Ognuno di noi andò in una direzione diversa e io vedevo i miei amici sparire nella nebbia, divenendo tutt' uno con le tenebre.
Passò molto tempo, i minuti diventavano ore, le ore sembravano infinite. All'improvviso un lampo, seguito da un potentissimo tuono, illuminò la zona.
Io inciampai in qualcosa e caddi a terra, sbattei la testa sul marmo di una tomba e credo che, per non so quanto tempo, persi conoscenza.
Quando rinvenni mi guardai intorno, era buio pesto, nebbia fittissima ed ero bagnato fradicio; c'era un forte temporale.
Mi dissi che doveva finire così, che non potevamo più continuare, quando vidi qualcosa; una scritta, proprio sul marmo di una tomba.
Le varie tombe erano messe in ordine casuale nel campo, ma ce n'erano quattro una accanto all'altra.
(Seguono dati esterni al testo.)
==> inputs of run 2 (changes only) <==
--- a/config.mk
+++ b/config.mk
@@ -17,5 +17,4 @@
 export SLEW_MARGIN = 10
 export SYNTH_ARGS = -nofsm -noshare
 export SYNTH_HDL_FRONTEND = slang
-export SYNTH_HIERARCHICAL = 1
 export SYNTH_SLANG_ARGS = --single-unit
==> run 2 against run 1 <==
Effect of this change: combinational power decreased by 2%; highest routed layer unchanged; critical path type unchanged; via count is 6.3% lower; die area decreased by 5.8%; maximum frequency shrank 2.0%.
`src/hdl/modular_exponentiation_unit_defines.svh`:
```
`ifndef MODULAR_EXPONENTIATION_UNIT_DEFINES_SVH
`define MODULAR_EXPONENTIATION_UNIT_DEFINES_SVH

// same-cycle implication, checked outside reset
`define MEXP_ASSERT_SAME(label, ante, cons, msg) \
    label: assert property (@(posedge i_clk) disable iff (!i_rst_n) (ante) |-> (cons)) \
        else $error(msg);

// next-cycle implication, checked outside reset
`define MEXP_ASSERT_NEXT(label, ante, cons, msg) \
    label: assert property (@(posedge i_clk) disable iff (!i_rst_n) (ante) |=> (cons)) \
        else $error(msg);

`endif

```
`src/hdl/mexp_pkg.sv`:
```
package mexp_pkg;

    localparam int WIDTH = 16;
    localparam int CNT_W = $clog2(WIDTH);

    typedef logic [WIDTH-1:0] t_word;
    typedef logic [WIDTH:0]   t_wide;
    typedef logic [CNT_W-1:0] t_cnt;

    typedef struct packed {
        logic busy;
        logic done;
    } t_mul_stat;

    typedef enum logic [4:0] {
        S_IDLE   = 5'b00001,
        S_REDUCE = 5'b00010,
        S_ACC    = 5'b00100,
        S_SQ     = 5'b01000,
        S_FINISH = 5'b10000
    } t_state;

    // (x + y) mod m for x, y below m
    function automatic t_word add_mod(t_word x, t_word y, t_word m);
        t_wide s;
        s = {1'b0, x} + {1'b0, y};
        if (s >= {1'b0, m}) begin
            s = s - {1'b0, m};
        end
        return s[WIDTH-1:0];
    endfunction

endpackage

```
`src/hdl/mexp_in_if.sv`:
```
interface mexp_in_if import mexp_pkg::*; ();
    logic  valid;
    logic  ready;
    t_word base;
    t_word exponent;

    modport source (output valid, output base, output exponent, input ready);
    modport sink (input valid, input base, input exponent, output ready);
endinterface

```
`src/hdl/mexp_out_if.sv`:
```
interface mexp_out_if import mexp_pkg::*; ();
    logic  valid;
    logic  ready;
    t_word power;

    modport source (output valid, output power, input ready);
    modport sink (input valid, input power, output ready);
endinterface

```
`src/hdl/mexp_mulmod.sv`:
```
module mexp_mulmod import mexp_pkg::*; (
    input  logic      i_clk,
    input  logic      i_rst_n,
    input  logic      i_start,
    input  t_word     i_a,
    input  t_word     i_b,
    input  t_word     i_mod,
    output t_mul_stat o_stat,
    output t_word     o_result
);

    logic  r_busy;
    logic  r_done;
    t_cnt  r_cnt;
    t_word r_a;
    t_word r_b;
    t_word r_r;

    t_word dbl;
    t_word n_r;

    // one bit of the multiplier per cycle, msb first
    always_comb begin
        dbl = add_mod(r_r, r_r, i_mod);
        n_r = add_mod(dbl, r_b[WIDTH-1] ? r_a : '0, i_mod);
    end

    always_ff @(posedge i_clk) begin
        if (!i_rst_n) begin
            r_busy <= 1'b0;
            r_done <= 1'b0;
            r_cnt  <= '0;
        end else begin
            if (i_start) begin
                r_busy <= 1'b1;
                r_done <= 1'b0;
                r_cnt  <= CNT_W'(WIDTH - 1);
            end else if (r_busy) begin
                if (r_cnt == '0) begin
                    r_busy <= 1'b0;
                    r_done <= 1'b1;
                end else begin
                    r_done <= 1'b0;
                    r_cnt  <= r_cnt - 1'b1;
                end
            end else begin
                r_done <= 1'b0;
            end
        end
    end

    always_ff @(posedge i_clk) begin
        if (i_start) begin
            r_a <= i_a;
            r_b <= i_b;
            r_r <= '0;
        end else if (r_busy) begin
            r_b <= {r_b[WIDTH-2:0], 1'b0};
            r_r <= n_r;
        end
    end

    assign o_stat.busy = r_busy;
    assign o_stat.done = r_done;
    assign o_result    = r_r;

endmodule

```
`src/hdl/modular_exponentiation_unit.sv`:
```
// Modular exponentiation unit: power = base ** exponent mod modulus.
// Input channel i_in carries base and exponent; a transaction is taken when
// valid and ready are both high. Output channel o_out carries power.
// The modulus is written through i_cfg_wr_en / i_cfg_wr_data; the user must
// write it only while the block is idle, as the block does not enforce this.
// It applies to every later transaction; a modulus below 2 gives 0.
// One transaction at a time: i_in.ready is high only while the sequencer idles.
// All arithmetic runs on one bit-serial modular multiplier that handles one
// multiplier bit per cycle. A transaction needs one reduction of the base,
// WIDTH - 1 squarings and one multiply per set exponent bit. The result sits in
// an output register; if the receiver stalls, the next transaction still runs
// and waits at its end until the register frees. Synchronous active-low reset
// returns the sequencer to idle, drops o_out.valid and sets the modulus to 2.
`include "modular_exponentiation_unit_defines.svh"

module modular_exponentiation_unit import mexp_pkg::*; (
    input  logic    i_clk,
    input  logic    i_rst_n,
    input  logic    i_cfg_wr_en,
    input  t_word   i_cfg_wr_data,
    mexp_in_if.sink   i_in,
    mexp_out_if.source o_out
);

    t_state r_state, n_state;
    t_word  r_modulus;
    t_word  r_exp, n_exp;
    t_word  r_acc, n_acc;
    t_word  r_sq, n_sq;
    t_cnt   r_bit, n_bit;
    logic   r_start, n_start;
    t_word  r_op_a, n_op_a;
    t_word  r_op_b, n_op_b;
    logic   r_out_valid, n_out_valid;
    t_word  r_out_power, n_out_power;

    t_mul_stat mul_stat;
    t_word     mul_result;
    logic      in_take;
    logic      out_load;
    logic      last_bit;
    logic      next_last;

    mexp_mulmod u_mul (
        .i_clk    (i_clk),
        .i_rst_n  (i_rst_n),
        .i_start  (r_start),
        .i_a      (r_op_a),
        .i_b      (r_op_b),
        .i_mod    (r_modulus),
        .o_stat   (mul_stat),
        .o_result (mul_result)
    );

    assign in_take   = i_in.valid && (r_state == S_IDLE);
    assign last_bit  = (r_bit == CNT_W'(WIDTH - 1));
    assign next_last = ((r_bit + 1'b1) == CNT_W'(WIDTH - 1));
    assign out_load  = (r_state == S_FINISH) && (!r_out_valid || o_out.ready);

    always_comb begin
        n_state     = r_state;
        n_exp       = r_exp;
        n_acc       = r_acc;
        n_sq        = r_sq;
        n_bit       = r_bit;
        n_start     = 1'b0;
        n_op_a      = r_op_a;
        n_op_b      = r_op_b;
        n_out_valid = r_out_valid && !o_out.ready;
        n_out_power = r_out_power;
        unique case (r_state)
            S_IDLE: begin
                if (in_take) begin
                    n_exp = i_in.exponent;
                    if (r_modulus < WIDTH'(2)) begin
                        n_acc   = '0;
                        n_state = S_FINISH;
                    end else begin
                        n_op_a  = WIDTH'(1);
                        n_op_b  = i_in.base;
                        n_start = 1'b1;
                        n_state = S_REDUCE;
                    end
                end
            end
            S_REDUCE: begin
                if (mul_stat.done) begin
                    n_sq  = mul_result;
                    n_acc = WIDTH'(1);
                    n_bit = '0;
                    if (r_exp[0]) begin
                        n_op_a  = WIDTH'(1);
                        n_op_b  = mul_result;
                        n_start = 1'b1;
                        n_state = S_ACC;
                    end else begin
                        n_op_a  = mul_result;
                        n_op_b  = mul_result;
                        n_start = 1'b1;
                        n_state = S_SQ;
                    end
                end
            end
            S_ACC: begin
                if (mul_stat.done) begin
                    n_acc = mul_result;
                    if (last_bit) begin
                        n_state = S_FINISH;
                    end else begin
                        n_op_a  = r_sq;
                        n_op_b  = r_sq;
                        n_start = 1'b1;
                        n_state = S_SQ;
                    end
                end
            end
            S_SQ: begin
                if (mul_stat.done) begin
                    n_sq  = mul_result;
                    n_bit = r_bit + 1'b1;
                    if (r_exp[r_bit + 1'b1]) begin
                        n_op_a  = r_acc;
                        n_op_b  = mul_result;
                        n_start = 1'b1;
                        n_state = S_ACC;
                    end else if (next_last) begin
                        n_state = S_FINISH;
                    end else begin
                        n_op_a  = mul_result;
                        n_op_b  = mul_result;
                        n_start = 1'b1;
                        n_state = S_SQ;
                    end
                end
            end
            S_FINISH: begin
                if (out_load) begin
                    n_out_valid = 1'b1;
                    n_out_power = r_acc;
                    n_state     = S_IDLE;
                end
            end
            default: begin
                n_state = S_IDLE;
            end
        endcase
    end

    always_ff @(posedge i_clk) begin
        if (!i_rst_n) begin
            r_state     <= S_IDLE;
            r_start     <= 1'b0;
            r_out_valid <= 1'b0;
            r_modulus   <= WIDTH'(2);
        end else begin
            r_state     <= n_state;
            r_start     <= n_start;
            r_out_valid <= n_out_valid;
            if (i_cfg_wr_en) begin
                r_modulus <= i_cfg_wr_data;
            end
        end
    end

    always_ff @(posedge i_clk) begin
        r_exp       <= n_exp;
        r_acc       <= n_acc;
        r_sq        <= n_sq;
        r_bit       <= n_bit;
        r_op_a      <= n_op_a;
        r_op_b      <= n_op_b;
        r_out_power <= n_out_power;
    end

    assign i_in.ready  = (r_state == S_IDLE);
    assign o_out.valid = r_out_valid;
    assign o_out.power = r_out_power;

    `MEXP_ASSERT_NEXT(a_take_leaves_idle, in_take, r_state != S_IDLE, "transaction taken but idle")
    `MEXP_ASSERT_SAME(a_start_when_free, r_start, !mul_stat.busy, "multiplier restarted while busy")
    `MEXP_ASSERT_SAME(a_done_in_mul_state, mul_stat.done,
        r_state == S_REDUCE || r_state == S_ACC || r_state == S_SQ, "stray multiplier done")
    `MEXP_ASSERT_SAME(a_result_below_mod, out_load && (r_modulus >= WIDTH'(2)),
        r_acc < r_modulus, "result not reduced")

endmodule

```
`src/flat_wrapper.sv`:
```
// flat-port wrapper written by rule: the top's interface ports become plain ports
module modular_exponentiation_unit_flat import mexp_pkg::*;
  (i_clk, i_rst_n, i_cfg_wr_en, i_cfg_wr_data, i_in_valid, i_in_base, i_in_exponent, i_in_ready, o_out_valid, o_out_power, o_out_ready);
  mexp_in_if i_in_i ();
  mexp_out_if o_out_i ();
  input  logic i_clk;
  input  logic i_rst_n;
  input  logic i_cfg_wr_en;
  input  t_word i_cfg_wr_data;
  input wire logic [$bits(i_in_i.valid)-1:0] i_in_valid;
  input wire logic [$bits(i_in_i.base)-1:0] i_in_base;
  input wire logic [$bits(i_in_i.exponent)-1:0] i_in_exponent;
  output wire logic [$bits(i_in_i.ready)-1:0] i_in_ready;
  output wire logic [$bits(o_out_i.valid)-1:0] o_out_valid;
  output wire logic [$bits(o_out_i.power)-1:0] o_out_power;
  input wire logic [$bits(o_out_i.ready)-1:0] o_out_ready;
  assign i_in_i.valid = i_in_valid;
  assign i_in_i.base = i_in_base;
  assign i_in_i.exponent = i_in_exponent;
  assign i_in_ready = i_in_i.ready;
  assign o_out_valid = o_out_i.valid;
  assign o_out_power = o_out_i.power;
  assign o_out_i.ready = o_out_ready;
  modular_exponentiation_unit u_core (.i_clk(i_clk), .i_rst_n(i_rst_n), .i_cfg_wr_en(i_cfg_wr_en), .i_cfg_wr_data(i_cfg_wr_data), .i_in(i_in_i), .o_out(o_out_i));
endmodule
```
$ cat config.mk
export PLATFORM = sky130hd
export DESIGN_NAME = rgb888_to_framebuffer_blit
export DESIGN_NICKNAME = d
export VERILOG_FILES = /design/src/rgbfb_pkg.sv /design/src/rgb888_to_framebuffer_blit.sv /design/src/rgbfb_cfg.sv /design/src/rgbfb_pack.sv /design/src/rgbfb_addr.sv
export SDC_FILE = /design/constraint.sdc
export NUM_CORES = 2
export LEC_CHECK = 0
export BUFFER_PORTS_ARGS = -buffer_cell sky130_fd_sc_hd__buf_2
export CAP_MARGIN = 20
export CORE_MARGIN = 2
export CORE_UTILIZATION = 50
export DETAILED_ROUTE_END_ITERATION = 10
export PLACE_DENSITY = 0.7
export SLEW_MARGIN = 25
export SYNTH_ARGS = -nofsm -noshare
export SYNTH_HDL_FRONTEND = slang
export SYNTH_SLANG_ARGS = --single-unit
export TNS_END_PERCENT = 20
$ cat constraint.sdc
create_clock -name clk -period 6.45 [get_ports clk]
set_input_delay 0.3225 -clock clk [delete_from_list [all_inputs] [get_ports clk]]
set_output_delay 0.3225 -clock clk [all_outputs]
set_load 0.02 [all_outputs]
$ cat src/rgbfb_pkg.sv
// ----------------------------------------------------------------------------
// rgbfb_pkg
// Shared types and constants for the RGB888 to framebuffer blit engine:
// register map, reset values and the configuration bundle.
// ----------------------------------------------------------------------------
package rgbfb_pkg;

    // coordinate width used by counters and bound checks
    localparam int COORD_W = 16;

    // apb address width, register i at byte address 4*i
    localparam int PADDR_W = 5;

    // channel length saturation limit
    localparam logic [3:0] MAX_LEN = 4'd8;

    // largest supported bytes per pixel
    localparam logic [2:0] MAX_BPP = 3'd4;

    // register indexes
    typedef enum logic [2:0] {
        REG_LENGTHS = 3'd0,
        REG_OFFSETS = 3'd1,
        REG_BPP     = 3'd2,
        REG_STRIDE  = 3'd3,
        REG_ORIGIN  = 3'd4,
        REG_PIC     = 3'd5,
        REG_SCREEN  = 3'd6
    } reg_idx_t;

    // reset values
    localparam logic [11:0] RST_LENGTHS = 12'd1381;
    localparam logic [14:0] RST_OFFSETS = 15'd11424;
    localparam logic [2:0]  RST_BPP     = 3'd2;
    localparam logic [15:0] RST_STRIDE  = 16'd2048;
    localparam logic [31:0] RST_ORIGIN  = 32'd0;
    localparam logic [31:0] RST_PIC     = 32'd0;
    localparam logic [31:0] RST_SCREEN  = 32'd50332672;

    // decoded configuration seen by the datapath
    typedef struct packed {
        logic [11:0]        lengths;
        logic [14:0]        offsets;
        logic [2:0]         bpp;        // effective, 1..4
        logic [15:0]        stride;
        logic [COORD_W-1:0] ox;
        logic [COORD_W-1:0] oy;
        logic [COORD_W-1:0] pw;
        logic [COORD_W-1:0] ph;
        logic [COORD_W-1:0] sw;
        logic [COORD_W-1:0] sh;
        logic [31:0]        start_base; // oy*stride + ox*bpp
    } cfg_t;

    // per-pixel address result
    typedef struct packed {
        logic        we;
        logic [31:0] addr;
        logic        done;
    } addr_res_t;

endpackage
Andai a vedere quella scritta e pensai che avevo trovato il bisnonno del mio amico che si chiamava proprio come lui, Tom.
Chiamai gli altri urlando sotto la pioggia, che sembrava ghiacciata e aspettandoli guardai le scritte sulle altre lapidi...
Non ci potevo credere, quello che avevo visto sulla prima lapide non era il nome del bisnonno di Tom, quello era il nome del mio amico, seguito da Sara, Mark ed il mio nome.
In quello stesso istante io divenni pallido e caddi a terra terrorizzato, ero scioccato...
Poi sentii un urlo, sembrava la voce di Sara; corsi in direzione dell'urlo, sotto la pioggia scrosciante e, una volta arrivato lì, vidi una scena che mi fece rimanere sotto shock per molti giorni.
Vidi Mark a terra, ricoperto di fango, con gli occhi aperti; era morto dallo spavento.
Sara era caduta in una delle tombe aperte, aveva sbattuto la testa ed era morta.
Infine, trovai il mio amico Tom impiccato su un albero d'ulivo.
Proprio sotto di lui, sul terreno c'era una scritta, era una scritta in latino.
Tornai a casa correndo, con le lacrime che si confondevano con le gocce della pioggia.
Raccontai tutto ai miei genitori, poi arrivò la polizia e la scientifica non riuscì a trovare niente di importante, nessuna impronta digitale, nessuna traccia di un ipotetico assassino.
Per quanto riguarda la scritta, fu tradotta da un agente della polizia, era la stessa scritta del cancello.
Quel agente morì per cause sconosciute il giorno dopo. Per questo io non ho mai pronunciato le parole incise su quel cancello, e non le pronuncerò qui; potrebbero accadere cose terribili a chi le legga o forse era solo un caso la morte dell'agente?
Questo non lo so, posso solo dire che forse sono diventato superstizioso, sono diventato come chi una volta ho giudicato ignorante, con paure infondate.
Non sono mai più riandato in quel cimitero, a dire il vero, nessuno ci è mai più andato. Adesso è ricoperto completamente dalla vegetazione ed è stato dimenticato da tutti, così come il terribile episodio verificatisi.
Ma io non ho dimenticato, io rivivo quella tragica notte nei miei incubi, ogni notte.
Adesso che voi sapete spero che io starò meglio e che i miei incubi finiranno, e spero che dormirete la notte.